From: David Farber <dave () farber net>
Date: Thu, 11 May 2006 19:06:13 -0400



Begin forwarded message:

From: Stan Hanks <stan () colventures com>
Date: May 11, 2006 7:03:20 PM EDT
To: dave () farber net
Subject: RE: [IP] more on Cell Carriers to Web Customers: Use Us, but Not Too Much -- Modem "Crisis" Redux

This reminds me of the days when the carriers ranted and
raged at length at the damage modems were doing to "their"
network. Or when @home complained that they were just joking
when they told people they could use the Internet.

The answer for the "modem crisis" was simple and obvious -
the only reason modems were a problem was that the carriers
were denying people access to the native data packet layer
which not only had far more capacity but was far easier to
expand and share. We still treat the copper phone pair as a
low capacity analog medium rather than a multi-megabit shareable path!

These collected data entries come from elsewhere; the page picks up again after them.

## src/rtl/biquad_mac_sched.sv

```systemverilog
// Time-multiplexed biquad engine: one shared multiplier and accumulator
// step through b0*x, b1*x1, b2*x2, a1*y1, a2*y2 for NCH channels.
module biquad_mac_sched #(
    parameter int WD    = 16,
    parameter int WC    = 10,
    parameter int NCH   = 2,
    parameter int CHW   = $clog2(NCH),
    parameter int ACC_W = 29
) (
    input  logic           clk,
    input  logic           rst,
    input  logic           in_valid,
    output logic           in_ready,
    input  logic [WD-1:0]  in_data,
    input  logic [CHW-1:0] in_ch,
    output logic           out_valid,
    input  logic           out_ready,
    output logic [WD-1:0]  out_data,
    output logic [CHW-1:0] out_ch,
    output logic           ovf,
    input  logic           coef_we,
    input  logic [2:0]     coef_addr,
    input  logic [WC-1:0]  coef_wdata,
    output logic           coef_err,
    output logic           busy
);

    typedef enum logic [1:0] {S_IDLE, S_MAC, S_ROUND, S_OUT} state_t;

    localparam int PW = WD + WC;
    localparam int RW = ACC_W - 7;

    state_t r_state, w_next;

    logic [2:0]              r_step;
    logic signed [WD-1:0]    r_x;
    logic [CHW-1:0]          r_ch;
    logic signed [ACC_W-1:0] r_acc;
    logic signed [WC-1:0]    r_coef [5];
    logic signed [WD-1:0]    r_x1 [NCH];
    logic signed [WD-1:0]    r_x2 [NCH];
    logic signed [WD-1:0]    r_y1 [NCH];
    logic signed [WD-1:0]    r_y2 [NCH];
    logic [WD-1:0]           r_out_data;
    logic [CHW-1:0]          r_out_ch;
    logic                    r_out_valid;
    logic                    r_ovf;
    logic                    r_coef_err;

    logic signed [WD-1:0]    w_dop;
    logic signed [WC-1:0]    w_cop;
    logic signed [PW-1:0]    w_prod;
    logic signed [ACC_W-1:0] w_prod_ext;
    logic [RW-1:0]           w_r;
    logic [RW-WD:0]          w_hi;
    logic                    w_clip;
    logic [WD-1:0]           w_y;

    always_comb begin
        w_dop = r_x;
        w_cop = r_coef[0];
        unique case (r_step)
            3'd1: begin w_dop = r_x1[r_ch]; w_cop = r_coef[1]; end
            3'd2: begin w_dop = r_x2[r_ch]; w_cop = r_coef[2]; end
            3'd3: begin w_dop = r_y1[r_ch]; w_cop = r_coef[3]; end
            3'd4: begin w_dop = r_y2[r_ch]; w_cop = r_coef[4]; end
            default: ;
        endcase
    end

    assign w_prod     = w_dop * w_cop;
    assign w_prod_ext = {{(ACC_W-PW){w_prod[PW-1]}}, w_prod};

    // (acc + 128) >>> 8 == floor(acc / 256) + acc[7]
    assign w_r    = {r_acc[ACC_W-1], r_acc[ACC_W-1:8]}
                  + {{(RW-1){1'b0}}, r_acc[7]};
    assign w_hi   = w_r[RW-1:WD-1];
    assign w_clip = !((&w_hi) || !(|w_hi));
    assign w_y    = w_clip ? {w_r[RW-1], {(WD-1){~w_r[RW-1]}}}
                           : w_r[WD-1:0];

    always_ff @(posedge clk) begin
        if (rst) r_state <= S_IDLE;
        else     r_state <= w_next;
    end

    always_comb begin
        w_next = r_state;
        unique case (r_state)
            S_IDLE:  if (in_valid)     w_next = S_MAC;
            S_MAC:   if (r_step == 3'd4) w_next = S_ROUND;
            S_ROUND: w_next = S_OUT;
            S_OUT:   if (out_ready)    w_next = S_IDLE;
            default: w_next = S_IDLE;
        endcase
    end

    always_ff @(posedge clk) begin
        if (rst) begin
            r_step      <= '0;
            r_x         <= '0;
            r_ch        <= '0;
            r_acc       <= '0;
            r_out_data  <= '0;
            r_out_ch    <= '0;
            r_out_valid <= 1'b0;
            r_ovf       <= 1'b0;
            r_coef_err  <= 1'b0;
            r_coef[0]   <= WC'(256);
            for (int i = 1; i < 5; i++) r_coef[i] <= '0;
            for (int c = 0; c < NCH; c++) begin
                r_x1[c] <= '0;
                r_x2[c] <= '0;
                r_y1[c] <= '0;
                r_y2[c] <= '0;
            end
        end else begin
            r_coef_err <= 1'b0;
            if (coef_we) begin
                if (r_state == S_IDLE && coef_addr < 3'd5)
                    r_coef[coef_addr] <= coef_wdata;
                else
                    r_coef_err <= 1'b1;
            end
            unique case (r_state)
                S_IDLE: if (in_valid) begin
                    r_x    <= in_data;
                    r_ch   <= in_ch;
                    r_step <= '0;
                end
                S_MAC: begin
                    r_step <= r_step + 3'd1;
                    if (r_step == 3'd0)      r_acc <= w_prod_ext;
                    else if (r_step < 3'd3)  r_acc <= r_acc + w_prod_ext;
                    else                     r_acc <= r_acc - w_prod_ext;
                end
                S_ROUND: begin
                    r_out_data  <= w_y;
                    r_out_ch    <= r_ch;
                    r_ovf       <= w_clip;
                    r_out_valid <= 1'b1;
                    r_x2[r_ch]  <= r_x1[r_ch];
                    r_x1[r_ch]  <= r_x;
                    r_y2[r_ch]  <= r_y1[r_ch];
                    r_y1[r_ch]  <= w_y;
                end
                S_OUT: if (out_ready) r_out_valid <= 1'b0;
                default: ;
            endcase
        end
    end

    assign in_ready  = (r_state == S_IDLE);
    assign busy      = (r_state != S_IDLE);
    assign out_valid = r_out_valid;
    assign out_data  = r_out_data;
    assign out_ch    = r_out_ch;
    assign ovf       = r_ovf;
    assign coef_err  = r_coef_err;

endmodule

```

## config.mk

```make
export PLATFORM = sky130hd
export DESIGN_NAME = biquad_mac_sched
export DESIGN_NICKNAME = d
export VERILOG_FILES = /design/src/rtl/biquad_mac_sched.sv
export SDC_FILE = /design/constraint.sdc
export NUM_CORES = 1
export LEC_CHECK = 0
export ABC_AREA = 0
export BUFFER_PORTS_ARGS = -buffer_cell sky130_fd_sc_hd__buf_2
export CAP_MARGIN = 10
export CORE_MARGIN = 2
export CORE_UTILIZATION = 35
export CTS_BUF_LIST = sky130_fd_sc_hd__clkbuf_8
export DETAILED_ROUTE_END_ITERATION = 6
export GPL_ROUTABILITY_DRIVEN = 0
export MAX_ROUTING_LAYER = met4
export PLACE_DENSITY = 0.6
export SLEW_MARGIN = 20
export SYNTH_ARGS = -nofsm -noshare
export SYNTH_HDL_FRONTEND = slang
export SYNTH_SLANG_ARGS = --single-unit
```

## constraint.sdc

```tcl
create_clock -name clk -period 13 [get_ports clk]
set_input_delay 1.95 -clock clk [delete_from_list [all_inputs] [get_ports clk]]
set_output_delay 1.95 -clock clk [all_outputs]
set_load 0.005 [all_outputs]
```

==> impl_metrics.yaml <==
outcome:
  status: "finished, final reports clean"
clocking:
  clk_latency_ns: 0.62
  cts_resized: 0
  cts_tree: "built"
  cts_setup_buffers: 0
  htree_levels: 2
  clk_pin_slew_ns: 0.06
  clock_sinks: 250
  clk_path_buf_depth: 3
  cts-root-buf: "clkbuf_8"
  cts_hold_buf: 0
  cts_inserted_buffers: 46
logic_synthesis:
  async_reset_ff_frac: 0
  yosys_warnings: 0
  synth.avg_cell_area_um2: 9.39
  synth-seq-cells: 250
  synth-edff-count: 178
  synth_nets: 2337
  syn_area_um2: 19400
  yosys_most_used_dff: "edfxtp_1"
  synth_cell_types: 81
  synthCells: 2061
  ys_seq_area_frac: 0.351
global_route:
  antenna_found_initial: 0
  grtUsageTotal: 0.192
  grt_start_max_net_pins: 67
  grt.overflow.total: 0
  grt_pass1_vias: 15200
  grt_pass1_wl_mm: 84.0
run:
  drv_cap: 0
cells_and_area:
  drive_gt1_frac: 0.0950
  final_nets: 2377
  mostFrequentLayoutCells: "257 x nor2_1, 222 x nand2_1, 217 x inv_1, 178 x edfxtp_1, 141 x fa_1"
  area_growth_syn_to_layout_pct: 10.5
  antenna_cells: 0
  final_common_cell: "nor2_1"
  postLayoutCellArea_um2: 21400
routing:
  drt-pass1-iter-count: 5
  drc_errors: 0
  wirelength_mm: 52.7
  vias_per_cell: 5.28
  wl_per_cell_um: 18.5
  ant_nets: 0
  drt_iter0_drc: 975
  vias: 15000
worst_setup_path:
  critical_path_arrival_ns: 11.57
  crit_buf_inv: 5
  r2r_end: "r_acc[28]$_SDFFE_PP0P_"
  ff2ff_setup_slack_ns: 1.95
  r2r_cells: 36
  rr_startpoint: "r_step[2]$_SDFFE_PP0P_"
  cpPeakStageDelay_ns: 0.70
  start_kind: "flop"
  crit_type: "reg -> reg"
  slowest_stage: "dfxtp_1"
  end_kind: "flop"
  critPathTopFamily: "adder cells"
  required_ns: 13.51
  worstPathMaxFanout: 16
  path_depth: 36
floorplan:
  rows: 86
  start_util: 0.353
  core-area_um2: 54900
  ioPinCount: 57
  die_w_um: 239
  dieArea_um2: 57200
  die_h_um: 239
worst_hold_path:
  min_to: "r_x[0]$_SDFFE_PP0P_"
  hold_class: "reg -> reg"
  min-delay-start: "r_x[0]$_SDFFE_PP0P_"
  holdPathStages: 2
sta:
  skew_ns: 0.0369
  min_period_over_period: 0.850
  rsz0062_at_grt: "no"
  setup-violations-final: 0
  timing.fmax_ghz: 0.0905
  worst_pin_slew_ns: 1.15
  timing.slew.headroom: 0.227
  fin_tns_setup_ns: 0
  hold_viol: 0
  finalCriticalPeriod_ns: 11.05
  drv_slew: 0
placement:
  placed_area_um2: 20400
  dpl.hpwl_mm: 38.2
  port_buffers: 56
==> kinds of logic after synthesis <==
group                    Yosys count  share of synthesized area
AND/OR/NAND/NOR                  763                      0.183
AO/OA/AOI/OAI                    365                      0.126
buffers and inverters            296                     0.0576
flip-flops                       250                      0.351
adder cells (fa/ha/maj)          241                      0.210
XOR/XNOR                          84                     0.0384
multiplexers                      62                     0.0333
==> synthesized netlist by cell type (all sizes together), types with 4 or more instances <==
master	n	share of area
a21o	21	0.0081
nor3	20	0.0052
a31o	4	0.0018
mux2i	52	0.027
a31oi	19	0.0061
o21ai	72	0.019
o31a	5	0.0023
nor4b	5	0.0026
o21a	11	0.0043
a221oi	10	0.0045
and3	31	0.010
o22a	5	0.0023
o211ai	12	0.0049
a22oi	30	0.012
nand3	41	0.011
xor2	32	0.014
mux2	9	0.0052
nor4	6	0.0019
o31ai	9	0.0037
nand4	7	0.0023
ha	100	0.065
buf	14	0.0029
edfxtp	178	0.28
or2	12	0.0039
fa	141	0.15
or3	11	0.0038
nor2	258	0.050
dfxtp	72	0.074
and2	85	0.027
a211oi	22	0.0092
a311oi	11	0.0050
clkbuf	78	0.015
nand2	223	0.043
a21oi	84	0.022
nand2b	32	0.010
o22ai	12	0.0039
inv	203	0.039
nor2b	24	0.0081
xnor2	52	0.024
==> metrics by stage <==
step           hold slack (ns)  utilization  instances  setup WS, ns
6_report                 0.461        0.390       2841          1.95
3_5_place_dp             0.452        0.372       2757          2.07
5_1_grt                  0.470        0.390       2841          1.29
2_1_floorplan            0.436            -       2061          3.37
4_1_cts                  0.460        0.389       2841          1.96
3_3_place_gp             0.445        0.372       2757          2.23
==> flip-flops by register name, summed over array words and instances, names as in the netlist, 2 cells and up, named ones only <==
signal    cells
r_y2         32
r_x          16
r_acc        29
r_coef       50
r_x2         32
r_x1         32
r_step        3
r_state       2
r_y1         32
out_data     16
==> layout make-up <==
class                      instances  area [µm²]
clock buffer                      53         729
clock inverter                    31         189
fill                            5476       33500
inverter                         204         766
multi-input combinational       1515       11500
sequential                       250        6790
tap                              704         881
timing repair buffer              84         490
==> layer usage <==
layer / GRT usage / up-vias / share of wire
li1: - / 7124 / -
met1: 0.247 / 7424 / 0.44
met2: 0.309 / 364 / 0.48
met3: 0.0256 / 93 / 0.047
met4: 0.0688 / 0 / 0.031
met5: - / - / 0
==> worst register-to-register path, delay by kind of cell, from the launching register on <==
kind / cells / cell delay, ns
buffers and inverters: 5 / 1.07
adder cells (fa/ha/maj): 8 / 3.64
AND/OR/NAND/NOR: 7 / 1.83
flip-flops: 1 / 0.70
XOR/XNOR: 2 / 0.43
AO/OA/AOI/OAI: 14 / 3.29
==> how the worst max path moves through the flow <==
| stage | startpoint | slack (ns) | end |
|---|---|---|---|
| floorplan | r_step[0]$_SDFFE_PP0P_ | 3.37 | r_acc[28]$_SDFFE_PP0P_ |
| global placement | r_step[2]$_SDFFE_PP0P_ | 2.23 | r_acc[28]$_SDFFE_PP0P_ |
| detailed placement | r_step[2]$_SDFFE_PP0P_ | 2.07 | r_acc[28]$_SDFFE_PP0P_ |
| CTS | r_step[2]$_SDFFE_PP0P_ | 1.96 | r_acc[28]$_SDFFE_PP0P_ |
| global route | r_step[2]$_SDFFE_PP0P_ | 1.29 | r_acc[28]$_SDFFE_PP0P_ |
| finish | r_step[2]$_SDFFE_PP0P_ | 1.95 | r_acc[28]$_SDFFE_PP0P_ |
Power is left out: the tool's default activity adds up to more than one toggle a clock period on the data nets, which glitch-free logic cannot reach.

Actually, the problem was a little more insidious -- modem usage
patterns breaks a hundred years of statistics on "traffic intensity" as
applied to the Erlang law analysis of switch capacity. The bottom line
is that the fact that people "sat" on modems for hours at a time caused
switch capacity exhaustion, which meant that "regular people" making
"regular phone calls" got switch busy signals. Which made regulators
really unhappy, which required capital investment to increase switch
capacity, which made telco CFOs really unhappy...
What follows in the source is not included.